10-30-2005, 01:54 PM
I've noticed this a lot when listening to Elvis Costello and Nick Lowe's late-seventies/early eighties work, but I know i've noticed it in a lot more bands around the time - the incorporation of reggae rhythms or doing flat-out white reggae songs. I'm talking of songs like Costello's Watching the Detectives and to a certain extent I don't want to go to Chelsea, and Lowe's No Reason.

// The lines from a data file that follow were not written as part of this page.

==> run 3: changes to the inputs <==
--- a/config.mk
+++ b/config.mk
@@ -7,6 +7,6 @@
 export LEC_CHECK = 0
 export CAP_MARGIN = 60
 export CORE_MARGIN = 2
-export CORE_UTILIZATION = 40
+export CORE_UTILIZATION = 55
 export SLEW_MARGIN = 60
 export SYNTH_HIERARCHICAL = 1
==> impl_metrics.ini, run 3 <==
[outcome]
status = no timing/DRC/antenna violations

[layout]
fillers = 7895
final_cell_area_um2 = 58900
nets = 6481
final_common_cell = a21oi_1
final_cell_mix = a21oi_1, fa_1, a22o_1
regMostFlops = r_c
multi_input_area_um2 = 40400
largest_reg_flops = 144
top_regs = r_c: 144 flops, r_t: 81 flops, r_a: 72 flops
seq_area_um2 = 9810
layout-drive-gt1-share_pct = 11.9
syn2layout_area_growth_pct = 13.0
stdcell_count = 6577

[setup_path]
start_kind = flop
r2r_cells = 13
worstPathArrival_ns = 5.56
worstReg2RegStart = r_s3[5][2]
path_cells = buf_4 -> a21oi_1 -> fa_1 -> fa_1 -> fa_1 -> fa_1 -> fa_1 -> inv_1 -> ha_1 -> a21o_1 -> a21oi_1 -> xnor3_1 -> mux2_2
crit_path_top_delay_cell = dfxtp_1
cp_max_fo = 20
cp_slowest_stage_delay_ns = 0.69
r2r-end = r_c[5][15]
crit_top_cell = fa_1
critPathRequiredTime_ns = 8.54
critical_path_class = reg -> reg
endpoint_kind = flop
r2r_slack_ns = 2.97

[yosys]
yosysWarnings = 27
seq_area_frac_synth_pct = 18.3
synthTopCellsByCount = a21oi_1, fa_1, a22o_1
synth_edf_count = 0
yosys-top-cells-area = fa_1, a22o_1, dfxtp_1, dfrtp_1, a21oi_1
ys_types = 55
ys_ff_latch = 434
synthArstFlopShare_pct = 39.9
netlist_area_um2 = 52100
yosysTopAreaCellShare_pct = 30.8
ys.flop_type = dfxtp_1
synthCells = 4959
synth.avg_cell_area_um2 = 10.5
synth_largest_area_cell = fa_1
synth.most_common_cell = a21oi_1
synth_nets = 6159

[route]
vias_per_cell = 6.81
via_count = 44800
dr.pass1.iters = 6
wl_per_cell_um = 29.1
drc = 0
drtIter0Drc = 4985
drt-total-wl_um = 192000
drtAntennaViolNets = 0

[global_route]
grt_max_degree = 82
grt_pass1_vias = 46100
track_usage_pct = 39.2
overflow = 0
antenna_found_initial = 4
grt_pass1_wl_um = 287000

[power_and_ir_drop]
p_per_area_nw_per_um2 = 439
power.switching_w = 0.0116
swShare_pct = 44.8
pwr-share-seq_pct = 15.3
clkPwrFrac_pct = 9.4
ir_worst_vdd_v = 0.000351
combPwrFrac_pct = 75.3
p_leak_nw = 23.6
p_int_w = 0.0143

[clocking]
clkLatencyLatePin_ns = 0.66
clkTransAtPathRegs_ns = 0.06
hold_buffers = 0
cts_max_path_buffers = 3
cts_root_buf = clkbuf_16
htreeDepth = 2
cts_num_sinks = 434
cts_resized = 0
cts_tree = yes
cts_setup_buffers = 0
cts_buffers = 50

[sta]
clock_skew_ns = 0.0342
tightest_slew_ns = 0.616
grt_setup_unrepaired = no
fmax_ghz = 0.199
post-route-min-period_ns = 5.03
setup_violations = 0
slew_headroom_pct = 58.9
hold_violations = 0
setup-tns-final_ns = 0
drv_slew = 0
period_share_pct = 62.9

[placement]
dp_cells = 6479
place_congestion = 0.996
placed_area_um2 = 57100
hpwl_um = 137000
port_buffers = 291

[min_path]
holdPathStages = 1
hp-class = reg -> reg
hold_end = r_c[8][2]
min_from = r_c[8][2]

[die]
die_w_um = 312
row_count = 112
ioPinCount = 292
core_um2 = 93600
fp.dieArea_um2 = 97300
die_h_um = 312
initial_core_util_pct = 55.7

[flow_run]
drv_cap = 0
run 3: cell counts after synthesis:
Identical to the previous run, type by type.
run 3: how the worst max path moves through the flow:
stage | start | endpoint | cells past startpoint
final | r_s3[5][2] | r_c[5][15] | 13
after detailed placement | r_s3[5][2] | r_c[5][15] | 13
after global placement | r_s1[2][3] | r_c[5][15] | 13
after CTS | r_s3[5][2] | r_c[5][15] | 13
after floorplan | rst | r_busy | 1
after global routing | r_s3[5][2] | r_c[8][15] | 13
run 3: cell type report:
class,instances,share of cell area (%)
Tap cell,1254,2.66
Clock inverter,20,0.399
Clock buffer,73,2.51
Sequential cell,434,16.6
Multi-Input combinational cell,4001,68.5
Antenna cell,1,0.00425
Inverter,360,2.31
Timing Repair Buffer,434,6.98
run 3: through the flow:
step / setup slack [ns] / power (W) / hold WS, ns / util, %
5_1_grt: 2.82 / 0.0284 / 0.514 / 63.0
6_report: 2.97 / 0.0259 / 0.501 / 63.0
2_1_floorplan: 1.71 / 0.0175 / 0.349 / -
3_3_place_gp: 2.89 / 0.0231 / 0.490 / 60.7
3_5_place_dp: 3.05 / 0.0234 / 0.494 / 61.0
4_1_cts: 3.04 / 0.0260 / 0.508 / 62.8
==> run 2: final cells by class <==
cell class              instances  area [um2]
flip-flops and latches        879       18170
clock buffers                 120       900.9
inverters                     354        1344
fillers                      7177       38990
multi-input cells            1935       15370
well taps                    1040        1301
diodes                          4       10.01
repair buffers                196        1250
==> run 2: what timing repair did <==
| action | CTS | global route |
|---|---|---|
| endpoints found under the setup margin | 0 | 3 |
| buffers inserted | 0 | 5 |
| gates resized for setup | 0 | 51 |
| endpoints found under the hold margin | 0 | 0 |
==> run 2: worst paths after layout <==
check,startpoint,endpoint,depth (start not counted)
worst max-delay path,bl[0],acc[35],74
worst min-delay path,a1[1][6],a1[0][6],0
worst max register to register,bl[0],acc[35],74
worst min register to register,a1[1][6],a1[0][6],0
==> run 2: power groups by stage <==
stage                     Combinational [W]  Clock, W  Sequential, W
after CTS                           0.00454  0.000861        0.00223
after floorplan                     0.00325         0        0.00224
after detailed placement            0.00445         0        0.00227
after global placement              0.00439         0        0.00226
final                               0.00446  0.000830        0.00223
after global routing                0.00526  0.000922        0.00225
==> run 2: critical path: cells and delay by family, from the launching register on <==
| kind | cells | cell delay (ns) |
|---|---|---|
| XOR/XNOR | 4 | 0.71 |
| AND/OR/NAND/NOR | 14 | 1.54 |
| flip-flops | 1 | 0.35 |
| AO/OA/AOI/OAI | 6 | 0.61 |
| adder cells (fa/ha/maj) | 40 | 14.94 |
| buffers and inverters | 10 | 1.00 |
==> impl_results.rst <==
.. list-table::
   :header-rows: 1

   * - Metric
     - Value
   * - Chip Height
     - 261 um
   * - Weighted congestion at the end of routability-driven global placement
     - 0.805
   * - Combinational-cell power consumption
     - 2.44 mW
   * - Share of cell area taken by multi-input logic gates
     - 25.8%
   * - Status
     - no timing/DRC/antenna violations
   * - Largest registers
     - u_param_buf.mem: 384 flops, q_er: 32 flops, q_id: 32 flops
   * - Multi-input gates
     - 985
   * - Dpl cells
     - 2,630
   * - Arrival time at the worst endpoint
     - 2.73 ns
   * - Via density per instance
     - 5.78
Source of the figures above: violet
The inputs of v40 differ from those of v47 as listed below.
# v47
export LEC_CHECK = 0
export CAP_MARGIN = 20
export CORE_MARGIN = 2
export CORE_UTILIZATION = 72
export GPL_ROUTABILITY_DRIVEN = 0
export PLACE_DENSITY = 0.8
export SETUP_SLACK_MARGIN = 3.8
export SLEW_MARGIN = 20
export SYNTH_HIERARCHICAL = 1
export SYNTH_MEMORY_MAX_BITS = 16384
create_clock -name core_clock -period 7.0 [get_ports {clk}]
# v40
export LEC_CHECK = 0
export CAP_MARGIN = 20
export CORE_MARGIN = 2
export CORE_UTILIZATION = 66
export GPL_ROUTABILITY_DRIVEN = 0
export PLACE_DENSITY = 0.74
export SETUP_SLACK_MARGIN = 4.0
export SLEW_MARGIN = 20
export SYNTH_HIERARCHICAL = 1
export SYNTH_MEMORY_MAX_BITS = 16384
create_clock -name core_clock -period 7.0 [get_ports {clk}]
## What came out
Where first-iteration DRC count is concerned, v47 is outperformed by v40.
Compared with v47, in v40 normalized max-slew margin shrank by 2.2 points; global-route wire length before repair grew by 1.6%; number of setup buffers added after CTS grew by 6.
Source: an optimization exercise on an open RTL-to-GDS flow (aim: small area, a short achievable clock period and few clock cycles per item). Production flows keep margins and buffers that such runs may drop. Only simulation tests tie the RTL to the original design; equivalence was not proved. Power and IR drop assume default switching activity.

File: flow/config.mk
export PLATFORM = sky130hd
export DESIGN_NAME = smpq_top
export DESIGN_NICKNAME = smpq_top
export VERILOG_FILES = /design/flow/design.v
export SDC_FILE = /design/flow/constraint.sdc
export NUM_CORES = 4
export LEC_CHECK = 0
export CAP_MARGIN = 20
export CORE_MARGIN = 2
export CORE_UTILIZATION = 45
export PLACE_DENSITY = 0.6
export SETUP_SLACK_MARGIN = 2.5
export SLEW_MARGIN = 20
File: flow/constraint.sdc
create_clock -name core_clock -period 5.0 [get_ports {clk}]
set_input_delay 1.0000 -clock core_clock [delete_from_list [all_inputs] [get_ports {clk}]]
set_output_delay 1.0000 -clock core_clock [all_outputs]
set_load 0.01 [all_outputs]
File: flow/design.v
package smpq_pkg;
	localparam int DEF_QUEUE_DEPTH = 16;
	localparam int VALUE_W         = 32;
	localparam int OCC_W           = 5;
	localparam logic [1:0] OP_INSERT = 2'd0;
	localparam logic [1:0] OP_REMOVE = 2'd1;
	localparam logic [1:0] OP_PEEK   = 2'd2;
	localparam logic [1:0] ST_OK    = 2'd0;
	localparam logic [1:0] ST_EMPTY = 2'd1;
	localparam logic [1:0] ST_FULL  = 2'd2;
endpackage
This design comes from an exercise in tuning for small area, a short achievable clock period and few clock cycles per item on the open sky130 flow, not from production work.
RTL that was checked went through simulation tests only; none was proved equivalent to the original.
The clock port is modelled as an ideal driver, which makes a skipped or thinned clock tree look cheaper than it is; a real chip needs a root buffer or a tree.
Power and IR drop assume default switching activity.

## main
## toy_language_char_tokenizer
module toy_language_char_tokenizer
(
   input  logic        clock,
   input  logic        reset,
   input  logic        req_valid,
   output logic        req_stall,
   input  logic [7:0]  req_char_in,
   input  logic        req_end_of_input,
   output logic        rsp_valid,
   input  logic        rsp_stall,
   output logic [4:0]  rsp_token_kind,
   output logic [4:0]  rsp_text_length,
   output logic [63:0] rsp_text_first,
   output logic [63:0] rsp_text_second,
   output logic        rsp_text_overflow,
   output logic        rsp_last_of_run
);
export LEC_CHECK = 0
export ABC_CLOCK_PERIOD_IN_PS = 2200
export CAP_MARGIN = 20
export CORE_MARGIN = 2
export CORE_UTILIZATION = 65
export SETUP_SLACK_MARGIN = 3.1
export SLEW_MARGIN = 20
create_clock -name core_clock -period 5.5 [get_ports {clock}]
standard.sh (not shown) runs the stock make flow with config.mk's settings and CLKGATE_MAP_FILE= SYNTH_SCRIPT=/design/flow/synth_recipe.tcl, a recipe that flattens the netlist after the stock synthesis.
==> flow/flow/run.sh <==
#!/bin/bash
# The standard layout with two changes: plain buffers (not delay cells) on the
# ports, and a two-level clock tree (one root buffer, ten leaf buffers, each
# driving a cluster of nearby flip-flops) in place of ORFS's clock tree, which
# has one level more. ORFS's own output is in standard_flow.log and orfs/logs.
set -euo pipefail
bash standard.sh \
  "BUFFER_PORTS_ARGS=-buffer_cell sky130_fd_sc_hd__buf_1" \
  "PRE_CTS_TCL=$PWD/flow/cts_hook.tcl" \
  finish > standard_flow.log 2>&1
Other scripts of this flow, unchanged in this note and not shown: flow/flow/cts_hook.tcl
main finished every stage and its layout cleared the timing, DRC and antenna checks.
Testbench counts of main, summed over its fixed seeds: cycles 25,414, items 24,000.
Inputs modified between main and the feature branch:
diff --git a/flow/design.v b/flow/design.v
--- a/flow/design.v
+++ b/flow/design.v
@@ -134,19 +134,19 @@
       end else if (m_c.c_let) begin
          pk_in = KIND_SYMBOL;
       end else if (m_c.c_dig && !ptext) begin
          pk_in = KIND_NUMBER;
       end
    end
-   logic stay, tok, step, split, proc, upd;
+   logic stay, hz, tok, step, split, proc;
    assign stay  = o_v & rsp_stall;               
+   assign hz    = rsp_stall & o_txt;             
    assign tok   = flush | own_v;
    assign split = flush & own_v;
-   assign step = m_v & ~(stay & tok) & ~(append & o_txt);
+   assign step = m_v & ~hz & ~(stay & tok);
    assign proc = step & ~split;
-   assign upd = m_v & ((start & (~is_num | ~stay)) | (append & ~kw & ~o_txt));
    logic m_free, acc;
    logic [7:0] in_ch;
    logic       in_eoi;
    assign m_free    = ~m_v | proc;
    assign in_ch     = k_v ? k_ch : req_char_in;
    assign in_eoi    = k_v ? k_eoi : req_end_of_input;
@@ -188,13 +188,13 @@
          pk <= KIND_NONE;
       end else if (step) begin
          pk <= split ? KIND_NONE : pk_in;
       end
    end
    always_ff @(posedge clock) begin
-      if (upd) begin
+      if (proc) begin
          if (start) begin
             plen      <= 5'd1;
             povf      <= 1'b0;
             kwp_if    <= (m_ch == "i");
             kwp_out   <= 1'b0;
             kwp_while <= 1'b0;
@@ -215,13 +215,13 @@
       if (m_v && start && (!is_num || !stay)) begin
          text_n[0] <= ~m_ch[6:0];
       end
    end
    for (genvar j = 1; j < 16; j++) begin : g_text
       always_ff @(posedge clock) begin
-         if (m_v && append && !o_txt && plen == 5'(j)) begin
+         if (m_v && append && !hz && plen == 5'(j)) begin
             text_n[j] <= ~m_ch[6:0];
          end
       end
    end
    logic [4:0]  t0_kind, t0_len;
    logic        t0_ovf;
@@ -257,17 +257,13 @@
       if (!stay) begin
          o_kind <= t0_kind;
          o_len  <= t0_len;
          o_ovf  <= t0_ovf;
          o_last <= ~split;
          o_b0   <= t0_b0;
-      end
-   end
-   always_ff @(posedge clock) begin
-      for (int j = 1; j < 16; j++) begin
-         o_hide[j] <= stay ? !(o_len > 5'(j)) : t0_hide[j];
+         o_hide <= t0_hide;
       end
    end
    assign rsp_valid         = o_v;
    assign rsp_token_kind    = o_kind;
    assign rsp_text_length   = o_len;
    assign rsp_text_overflow = o_ovf;
Results
Having completed the whole flow, the feature branch delivered a layout that passed the timing, DRC and antenna checks.
Higher number of post-CTS setup repair buffers was reported by the feature branch, not main.
Delta (the feature branch minus main): overall power moved down, met2 track utilization from global routing shows an increase of 0.76 points, synthesized area dropped 2.5%, fraction of power spent switching nets -2.6 points.
Transition at the pin with the smallest max-transition slack: the feature branch < main
The lower placer's final routability congestion estimate came out of the feature branch.
Going from main to the feature branch, gate count after technology mapping shrinks by 53.
Compared with main, the feature branch shows die outline width that has gone down slightly.
Testbench counts of the feature branch, summed over its fixed seeds: cycles 25,216, items 24,000.
No run of this note takes its clock network from TritonCTS; it comes from the design's own scripts or RTL.

toy_language_char_tokenizer again, from the RTL that the note above started with.
Design toy_language_char_tokenizer, start of the top module:
module toy_language_char_tokenizer
(
   input  logic        clock,
   input  logic        reset,
   input  logic        req_valid,
   output logic        req_stall,
   input  logic [7:0]  req_char_in,
   input  logic        req_end_of_input,
   output logic        rsp_valid,
   input  logic        rsp_stall,
   output logic [4:0]  rsp_token_kind,
   output logic [4:0]  rsp_text_length,
   output logic [63:0] rsp_text_first,
   output logic [63:0] rsp_text_second,
   output logic        rsp_text_overflow,
   output logic        rsp_last_of_run
);
   typedef struct packed {
      logic       c_end;    
      logic       c_op;     
      logic       c_eq;     
      logic       c_let;    
      logic       c_dig;    
      logic       c_f;      
      logic       c_t;
      logic       c_e;
   } cls_t;
   function automatic logic [3:0] op_index(input logic [7:0] ch);
      case (ch)
         "-": op_index = 4'd1;
         "*": op_index = 4'd2;
         "/": op_index = 4'd3;
         "%": op_index = 4'd4;
         "<": op_index = 4'd5;
  ...
Settings: LEC_CHECK=0, ABC_CLOCK_PERIOD_IN_PS=2200, CAP_MARGIN=20, CORE_MARGIN=2, CORE_UTILIZATION=65, SETUP_SLACK_MARGIN=3.3, SLEW_MARGIN=20; clock period 5.5 ns.
==> flow/flow/run.sh <==
#!/bin/bash
# The standard layout with two changes: plain buffers (not delay cells) on the
# ports, and a two-level clock tree (four root buffers, ten leaf buffers, each
# driving a cluster of nearby flip-flops) in place of ORFS's clock tree, which
# has one level more. ORFS's own output is in standard_flow.log and orfs/logs.
set -euo pipefail
bash standard.sh \
  "BUFFER_PORTS_ARGS=-buffer_cell sky130_fd_sc_hd__buf_1" \
  "PRE_CTS_TCL=$PWD/flow/cts_hook.tcl" \
  finish > standard_flow.log 2>&1
Other scripts of this flow, unchanged in this note and not shown: flow/flow/cts_hook.tcl
Testbench counts at the start, summed over its fixed seeds: cycles 25,414, items 24,000.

What caused this? Was there a wave of reggae vogue in England at the time?
10-30-2005, 02:16 PM
Another example of the time honored tradition of Elvis , Pat Boone and the Kingsmen of the Man sticking to the brother
10-30-2005, 02:24 PM
I've seen this matter covered in a few different music documentaries about punk music, but I can't recall which ones have which information. However, Google is your friend:
10-30-2005, 02:27 PM
Yes, there was (and is) a sizable percentage of people from the Caribbean in England, and they brought their music with them. It began to catch on in the '60s, when it was called "rude boy" music, which evolved into Ska. The English were fans of reggae long before it made its presence felt elsewhere, and a lot of kids grew up listening to it. When they started up bands, they played the kind of music they liked, patterned after ska and reggae, and it was virtually unknown to the rest of the world. So it was new and fresh to some of us, and became very popular for a period in the late '70s and into the '80s.
Hey, It's That Guy!
10-30-2005, 02:29 PM
There were a lot of Jamaican immigrants in England in the '70s, which led to white rock and punk musicians embracing not only reggae, but also ska. The Clash was another band that incorporated reggae and ska elements into their sound, and the "second wave" of ska started in England in the late '70s with bands like the Specials (who featured white and black musicians), the Selecter, Madness, and the Beat (known as the English Beat everywhere outside of England). Two-Tone Records led the way by releasing a lot of those British ska bands and helping spread their sound to the masses.
10-30-2005, 03:41 PM
Mostly they played that music, because they liked to. People don't have to be from an origination population to want to play a kind of music.